INSTRUCTIONS FOR THE TASK
Print the records below once again, exactly as they were given.

Records from a dataset

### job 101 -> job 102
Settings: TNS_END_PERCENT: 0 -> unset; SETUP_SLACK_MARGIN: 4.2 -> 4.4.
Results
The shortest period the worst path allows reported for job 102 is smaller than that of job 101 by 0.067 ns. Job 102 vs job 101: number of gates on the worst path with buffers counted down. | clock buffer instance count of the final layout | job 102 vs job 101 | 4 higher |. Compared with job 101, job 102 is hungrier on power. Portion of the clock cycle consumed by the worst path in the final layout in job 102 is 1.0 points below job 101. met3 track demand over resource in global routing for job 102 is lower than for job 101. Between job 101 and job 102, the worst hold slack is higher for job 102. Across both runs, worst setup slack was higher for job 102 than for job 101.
Context: an optimization exercise on an open-source flow, tuned for small area, a short achievable clock period and few clock cycles. The choices shown serve that exercise and are no tape-out recipe.
Only simulation tests tie the RTL to the original design; equivalence was not proved.

`design/flow/run.sh`:
```
#!/bin/bash
# synth_recipe.tcl (not shown) runs the flow's synth.tcl, then flattens the netlist and writes it again
# the make line also repeats each setting of config.mk as NAME=value (left out here)
make -C /OpenROAD-flow-scripts/flow DESIGN_CONFIG=/design/flow/config.mk WORK_HOME=/design/flow/orfs CLKGATE_MAP_FILE= SYNTH_SCRIPT=/design/flow/synth_recipe.tcl finish
```
`design/flow/config.mk`:
```
export PLATFORM = sky130hd
export DESIGN_NAME = goldschmidt_divider_q4_4
export DESIGN_NICKNAME = goldschmidt_divider_q4_4
export VERILOG_FILES = /design/flow/design.v
export SDC_FILE = /design/flow/constraint.sdc
export NUM_CORES = 4
export LEC_CHECK = 0
export CAP_MARGIN = 20
export CORE_MARGIN = 2
export CORE_UTILIZATION = 40
export SLEW_MARGIN = 20
```
`design/flow/constraint.sdc`:
```
create_clock -name core_clock -period 8.0 [get_ports {clk}]
set_input_delay 1.6000 -clock core_clock [delete_from_list [all_inputs] [get_ports {clk}]]
set_output_delay 1.6000 -clock core_clock [all_outputs]
set_load 0.01 [all_outputs]
```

ANSWER TO THIS PROBLEM
### job 101 -> job 102
Settings: TNS_END_PERCENT: 0 -> unset; SETUP_SLACK_MARGIN: 4.2 -> 4.4.
Results
The shortest period the worst path allows reported for job 102 is smaller than that of job 101 by 0.067 ns. Job 102 vs job 101: number of gates on the worst path with buffers counted down. | clock buffer instance count of the final layout | job 102 vs job 101 | 4 higher |. Compared with job 101, job 102 is hungrier on power. Portion of the clock cycle consumed by the worst path in the final layout in job 102 is 1.0 points below job 101. met3 track demand over resource in global routing for job 102 is lower than for job 101. Between job 101 and job 102, the worst hold slack is higher for job 102. Across both runs, worst setup slack was higher for job 102 than for job 101.
Context: an optimization exercise on an open-source flow, tuned for small area, a short achievable clock period and few clock cycles. The choices shown serve that exercise and are no tape-out recipe.
Only simulation tests tie the RTL to the original design; equivalence was not proved.

`design/flow/run.sh`:
```
#!/bin/bash
# synth_recipe.tcl (not shown) runs the flow's synth.tcl, then flattens the netlist and writes it again
# the make line also repeats each setting of config.mk as NAME=value (left out here)
make -C /OpenROAD-flow-scripts/flow DESIGN_CONFIG=/design/flow/config.mk WORK_HOME=/design/flow/orfs CLKGATE_MAP_FILE= SYNTH_SCRIPT=/design/flow/synth_recipe.tcl finish
```
`design/flow/config.mk`:
```
export PLATFORM = sky130hd
export DESIGN_NAME = goldschmidt_divider_q4_4
export DESIGN_NICKNAME = goldschmidt_divider_q4_4
export VERILOG_FILES = /design/flow/design.v
export SDC_FILE = /design/flow/constraint.sdc
export NUM_CORES = 4
export LEC_CHECK = 0
export CAP_MARGIN = 20
export CORE_MARGIN = 2
export CORE_UTILIZATION = 40
export SLEW_MARGIN = 20
```
`design/flow/constraint.sdc`:
```
create_clock -name core_clock -period 8.0 [get_ports {clk}]
set_input_delay 1.6000 -clock core_clock [delete_from_list [all_inputs] [get_ports {clk}]]
set_output_delay 1.6000 -clock core_clock [all_outputs]
set_load 0.01 [all_outputs]
```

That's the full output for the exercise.